<<<<

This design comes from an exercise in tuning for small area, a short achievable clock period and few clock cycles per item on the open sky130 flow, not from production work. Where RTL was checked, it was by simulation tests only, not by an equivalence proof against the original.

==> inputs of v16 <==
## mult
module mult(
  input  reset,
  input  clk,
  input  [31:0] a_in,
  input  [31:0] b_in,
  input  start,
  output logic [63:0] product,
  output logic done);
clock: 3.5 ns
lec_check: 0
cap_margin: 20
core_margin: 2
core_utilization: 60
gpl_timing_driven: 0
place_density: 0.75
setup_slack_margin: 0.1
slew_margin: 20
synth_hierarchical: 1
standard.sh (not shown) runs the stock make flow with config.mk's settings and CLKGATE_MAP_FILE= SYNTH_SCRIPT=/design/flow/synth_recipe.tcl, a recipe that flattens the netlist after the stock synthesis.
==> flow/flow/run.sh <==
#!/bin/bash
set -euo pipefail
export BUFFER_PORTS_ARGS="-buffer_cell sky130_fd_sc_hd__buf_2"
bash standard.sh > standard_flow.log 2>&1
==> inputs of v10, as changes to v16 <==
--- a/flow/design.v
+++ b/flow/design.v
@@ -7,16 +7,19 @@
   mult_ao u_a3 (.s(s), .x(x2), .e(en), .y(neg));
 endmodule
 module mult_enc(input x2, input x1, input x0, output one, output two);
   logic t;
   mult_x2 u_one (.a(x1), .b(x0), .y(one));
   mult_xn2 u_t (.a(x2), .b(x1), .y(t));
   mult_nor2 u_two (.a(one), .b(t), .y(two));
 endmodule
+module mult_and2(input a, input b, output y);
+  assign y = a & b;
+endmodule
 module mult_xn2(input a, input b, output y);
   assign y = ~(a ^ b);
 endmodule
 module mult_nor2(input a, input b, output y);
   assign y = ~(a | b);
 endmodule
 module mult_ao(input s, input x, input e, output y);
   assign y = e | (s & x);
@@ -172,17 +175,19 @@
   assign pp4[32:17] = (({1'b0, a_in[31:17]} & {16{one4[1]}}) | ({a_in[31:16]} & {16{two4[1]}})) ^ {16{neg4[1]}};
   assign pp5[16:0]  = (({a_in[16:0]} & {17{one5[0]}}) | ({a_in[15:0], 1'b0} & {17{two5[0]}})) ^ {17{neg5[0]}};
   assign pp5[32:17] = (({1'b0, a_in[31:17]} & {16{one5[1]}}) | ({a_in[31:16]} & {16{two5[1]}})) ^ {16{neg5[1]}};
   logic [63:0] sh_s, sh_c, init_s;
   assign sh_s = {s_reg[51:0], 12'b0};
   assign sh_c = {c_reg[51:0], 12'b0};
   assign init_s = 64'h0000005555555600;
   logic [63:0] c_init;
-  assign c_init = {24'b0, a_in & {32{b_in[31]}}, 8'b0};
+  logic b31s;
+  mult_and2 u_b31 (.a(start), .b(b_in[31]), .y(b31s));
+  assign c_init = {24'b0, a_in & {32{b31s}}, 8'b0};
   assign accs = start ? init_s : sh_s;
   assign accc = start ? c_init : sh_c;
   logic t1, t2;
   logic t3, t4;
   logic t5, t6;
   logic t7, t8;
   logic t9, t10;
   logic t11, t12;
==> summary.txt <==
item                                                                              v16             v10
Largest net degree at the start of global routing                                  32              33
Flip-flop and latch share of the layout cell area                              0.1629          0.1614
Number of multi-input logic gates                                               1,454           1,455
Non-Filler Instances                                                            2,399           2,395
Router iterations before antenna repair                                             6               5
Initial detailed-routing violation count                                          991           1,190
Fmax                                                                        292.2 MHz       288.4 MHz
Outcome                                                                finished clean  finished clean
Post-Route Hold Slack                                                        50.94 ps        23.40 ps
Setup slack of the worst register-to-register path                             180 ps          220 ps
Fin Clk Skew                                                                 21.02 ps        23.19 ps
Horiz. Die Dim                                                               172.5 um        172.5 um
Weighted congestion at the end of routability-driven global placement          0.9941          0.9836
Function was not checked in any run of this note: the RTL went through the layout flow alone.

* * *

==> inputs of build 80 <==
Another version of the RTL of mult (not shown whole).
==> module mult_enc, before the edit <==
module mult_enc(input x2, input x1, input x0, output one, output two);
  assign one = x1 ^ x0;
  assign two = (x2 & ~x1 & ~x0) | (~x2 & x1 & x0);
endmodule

>>>>
<<<<

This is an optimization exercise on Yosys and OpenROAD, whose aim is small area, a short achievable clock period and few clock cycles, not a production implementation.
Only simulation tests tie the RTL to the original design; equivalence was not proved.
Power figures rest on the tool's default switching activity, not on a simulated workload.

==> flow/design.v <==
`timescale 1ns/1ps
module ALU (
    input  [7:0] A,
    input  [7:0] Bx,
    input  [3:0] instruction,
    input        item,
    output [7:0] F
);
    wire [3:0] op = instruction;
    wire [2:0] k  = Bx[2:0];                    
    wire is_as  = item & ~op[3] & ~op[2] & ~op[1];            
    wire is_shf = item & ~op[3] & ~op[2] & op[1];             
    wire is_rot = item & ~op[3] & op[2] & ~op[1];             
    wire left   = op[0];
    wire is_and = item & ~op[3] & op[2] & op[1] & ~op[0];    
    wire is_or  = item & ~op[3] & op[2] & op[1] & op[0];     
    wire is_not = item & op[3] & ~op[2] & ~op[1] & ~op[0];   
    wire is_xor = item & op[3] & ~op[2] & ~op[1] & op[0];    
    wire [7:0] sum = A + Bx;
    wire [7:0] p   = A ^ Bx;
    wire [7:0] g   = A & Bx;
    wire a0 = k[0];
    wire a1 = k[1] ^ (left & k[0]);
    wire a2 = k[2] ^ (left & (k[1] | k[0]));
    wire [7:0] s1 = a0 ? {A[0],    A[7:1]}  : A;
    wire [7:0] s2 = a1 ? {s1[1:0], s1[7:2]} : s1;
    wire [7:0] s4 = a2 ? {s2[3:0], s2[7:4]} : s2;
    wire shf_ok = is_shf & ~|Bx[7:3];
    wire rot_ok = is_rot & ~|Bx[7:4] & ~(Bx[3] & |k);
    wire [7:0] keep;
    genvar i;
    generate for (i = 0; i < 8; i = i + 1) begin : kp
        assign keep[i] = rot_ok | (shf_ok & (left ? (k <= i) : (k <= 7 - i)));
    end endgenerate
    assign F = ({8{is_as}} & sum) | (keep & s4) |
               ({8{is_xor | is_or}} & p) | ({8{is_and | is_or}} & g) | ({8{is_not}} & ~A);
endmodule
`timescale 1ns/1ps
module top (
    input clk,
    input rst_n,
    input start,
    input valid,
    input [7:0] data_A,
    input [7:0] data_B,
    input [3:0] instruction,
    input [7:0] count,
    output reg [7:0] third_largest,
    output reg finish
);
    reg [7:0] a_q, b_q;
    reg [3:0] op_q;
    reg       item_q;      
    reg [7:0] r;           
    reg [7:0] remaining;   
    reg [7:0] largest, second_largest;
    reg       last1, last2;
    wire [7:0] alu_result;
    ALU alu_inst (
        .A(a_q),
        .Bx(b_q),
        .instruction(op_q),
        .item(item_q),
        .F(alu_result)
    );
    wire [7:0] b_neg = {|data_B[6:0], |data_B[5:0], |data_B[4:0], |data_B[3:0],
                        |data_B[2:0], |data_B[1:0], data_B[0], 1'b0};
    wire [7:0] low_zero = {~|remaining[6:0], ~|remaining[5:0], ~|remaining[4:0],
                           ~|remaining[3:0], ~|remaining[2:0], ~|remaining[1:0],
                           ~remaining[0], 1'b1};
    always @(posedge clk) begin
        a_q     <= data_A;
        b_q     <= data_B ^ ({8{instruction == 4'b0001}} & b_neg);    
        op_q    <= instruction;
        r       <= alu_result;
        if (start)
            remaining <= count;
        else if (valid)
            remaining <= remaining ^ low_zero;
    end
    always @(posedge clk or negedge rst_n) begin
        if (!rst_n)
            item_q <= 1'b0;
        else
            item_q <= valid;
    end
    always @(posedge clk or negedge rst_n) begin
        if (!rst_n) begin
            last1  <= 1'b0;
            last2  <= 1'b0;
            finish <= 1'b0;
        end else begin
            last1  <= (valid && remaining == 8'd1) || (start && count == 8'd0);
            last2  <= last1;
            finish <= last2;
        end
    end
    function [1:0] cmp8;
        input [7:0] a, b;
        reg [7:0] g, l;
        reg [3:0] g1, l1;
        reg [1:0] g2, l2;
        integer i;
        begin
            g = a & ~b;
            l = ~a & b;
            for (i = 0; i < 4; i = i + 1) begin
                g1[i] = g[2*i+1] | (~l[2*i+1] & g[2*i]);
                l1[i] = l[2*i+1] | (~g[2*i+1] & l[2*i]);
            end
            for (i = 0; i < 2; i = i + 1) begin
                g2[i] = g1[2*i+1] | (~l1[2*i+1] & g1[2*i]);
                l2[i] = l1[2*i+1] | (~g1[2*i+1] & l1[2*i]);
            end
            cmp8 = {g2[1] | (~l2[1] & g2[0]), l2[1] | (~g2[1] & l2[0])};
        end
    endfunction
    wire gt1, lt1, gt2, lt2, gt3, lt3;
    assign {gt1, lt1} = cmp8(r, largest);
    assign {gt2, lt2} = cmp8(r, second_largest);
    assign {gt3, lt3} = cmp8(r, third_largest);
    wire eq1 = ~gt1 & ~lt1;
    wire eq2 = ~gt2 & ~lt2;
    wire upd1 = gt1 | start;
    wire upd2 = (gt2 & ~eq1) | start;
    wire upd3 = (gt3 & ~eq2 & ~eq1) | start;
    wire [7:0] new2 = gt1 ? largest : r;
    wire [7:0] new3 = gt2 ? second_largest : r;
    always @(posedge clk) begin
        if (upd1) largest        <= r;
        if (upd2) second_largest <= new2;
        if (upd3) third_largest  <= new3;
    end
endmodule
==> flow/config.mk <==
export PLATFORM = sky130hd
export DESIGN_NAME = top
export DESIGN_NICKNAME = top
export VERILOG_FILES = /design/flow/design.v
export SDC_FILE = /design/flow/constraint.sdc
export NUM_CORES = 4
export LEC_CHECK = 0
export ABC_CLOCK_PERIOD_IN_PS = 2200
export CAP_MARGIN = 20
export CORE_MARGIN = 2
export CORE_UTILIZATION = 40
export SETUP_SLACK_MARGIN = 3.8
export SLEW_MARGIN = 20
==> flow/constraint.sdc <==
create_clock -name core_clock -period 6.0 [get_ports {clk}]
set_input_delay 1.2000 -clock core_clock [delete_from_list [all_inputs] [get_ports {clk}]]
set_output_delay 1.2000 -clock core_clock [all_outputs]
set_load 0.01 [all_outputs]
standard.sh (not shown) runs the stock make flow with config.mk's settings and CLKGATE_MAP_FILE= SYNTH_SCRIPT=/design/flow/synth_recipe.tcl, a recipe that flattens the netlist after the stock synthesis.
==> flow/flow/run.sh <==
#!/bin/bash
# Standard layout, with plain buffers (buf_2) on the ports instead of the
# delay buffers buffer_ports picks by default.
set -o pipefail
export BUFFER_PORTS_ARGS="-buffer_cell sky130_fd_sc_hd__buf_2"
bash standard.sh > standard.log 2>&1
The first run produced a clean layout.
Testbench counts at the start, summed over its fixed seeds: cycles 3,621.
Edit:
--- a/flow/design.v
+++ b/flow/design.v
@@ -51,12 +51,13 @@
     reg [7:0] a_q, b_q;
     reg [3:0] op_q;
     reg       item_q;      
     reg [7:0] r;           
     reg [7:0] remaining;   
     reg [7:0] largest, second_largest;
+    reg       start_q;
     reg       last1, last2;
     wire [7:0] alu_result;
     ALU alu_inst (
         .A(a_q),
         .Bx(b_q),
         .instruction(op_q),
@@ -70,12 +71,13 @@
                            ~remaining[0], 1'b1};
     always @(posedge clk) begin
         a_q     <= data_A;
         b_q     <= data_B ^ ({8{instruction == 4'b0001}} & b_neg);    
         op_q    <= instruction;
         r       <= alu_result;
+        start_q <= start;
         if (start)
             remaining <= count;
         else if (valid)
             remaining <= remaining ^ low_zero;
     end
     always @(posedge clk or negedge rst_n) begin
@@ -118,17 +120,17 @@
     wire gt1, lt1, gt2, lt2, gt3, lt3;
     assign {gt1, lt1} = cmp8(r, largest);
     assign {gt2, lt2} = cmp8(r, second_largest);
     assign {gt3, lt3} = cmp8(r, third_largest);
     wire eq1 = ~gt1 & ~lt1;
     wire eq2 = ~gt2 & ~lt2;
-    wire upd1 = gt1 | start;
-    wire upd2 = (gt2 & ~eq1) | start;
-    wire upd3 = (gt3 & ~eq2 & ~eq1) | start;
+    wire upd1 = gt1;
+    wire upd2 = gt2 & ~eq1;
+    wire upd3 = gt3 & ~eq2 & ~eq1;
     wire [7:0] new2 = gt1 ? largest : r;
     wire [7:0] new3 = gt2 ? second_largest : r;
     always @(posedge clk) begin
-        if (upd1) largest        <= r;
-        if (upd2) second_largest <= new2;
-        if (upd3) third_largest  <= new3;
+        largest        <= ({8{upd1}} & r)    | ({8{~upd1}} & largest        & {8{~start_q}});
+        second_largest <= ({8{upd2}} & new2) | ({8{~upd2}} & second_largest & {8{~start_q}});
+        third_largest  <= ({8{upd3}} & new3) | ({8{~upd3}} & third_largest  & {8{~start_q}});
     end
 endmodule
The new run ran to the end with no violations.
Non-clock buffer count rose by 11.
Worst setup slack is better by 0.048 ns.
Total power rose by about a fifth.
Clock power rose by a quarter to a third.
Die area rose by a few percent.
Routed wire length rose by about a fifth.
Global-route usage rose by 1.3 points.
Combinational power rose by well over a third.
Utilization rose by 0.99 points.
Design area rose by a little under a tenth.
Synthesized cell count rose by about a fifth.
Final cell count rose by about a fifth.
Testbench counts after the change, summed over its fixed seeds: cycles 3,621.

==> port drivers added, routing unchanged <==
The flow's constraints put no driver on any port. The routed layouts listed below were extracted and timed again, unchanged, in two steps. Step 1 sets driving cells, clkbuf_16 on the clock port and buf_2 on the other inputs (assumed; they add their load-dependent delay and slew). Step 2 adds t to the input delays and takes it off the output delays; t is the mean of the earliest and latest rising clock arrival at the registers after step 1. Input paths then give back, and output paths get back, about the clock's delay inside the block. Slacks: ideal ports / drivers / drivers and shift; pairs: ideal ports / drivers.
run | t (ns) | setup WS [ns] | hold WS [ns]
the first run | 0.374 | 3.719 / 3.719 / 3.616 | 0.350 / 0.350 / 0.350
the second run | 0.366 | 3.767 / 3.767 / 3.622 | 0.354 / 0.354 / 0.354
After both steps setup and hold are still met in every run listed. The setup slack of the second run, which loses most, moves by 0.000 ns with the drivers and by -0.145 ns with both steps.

>>>>

## Exercise requirements:
An exact, complete copy of the lines above from the one with "Final cell count rose by about a fifth." through the one with "drivers added, routing" is the whole answer.

## Result below:
Final cell count rose by about a fifth.
Testbench counts after the change, summed over its fixed seeds: cycles 3,621.

==> port drivers added, routing unchanged <==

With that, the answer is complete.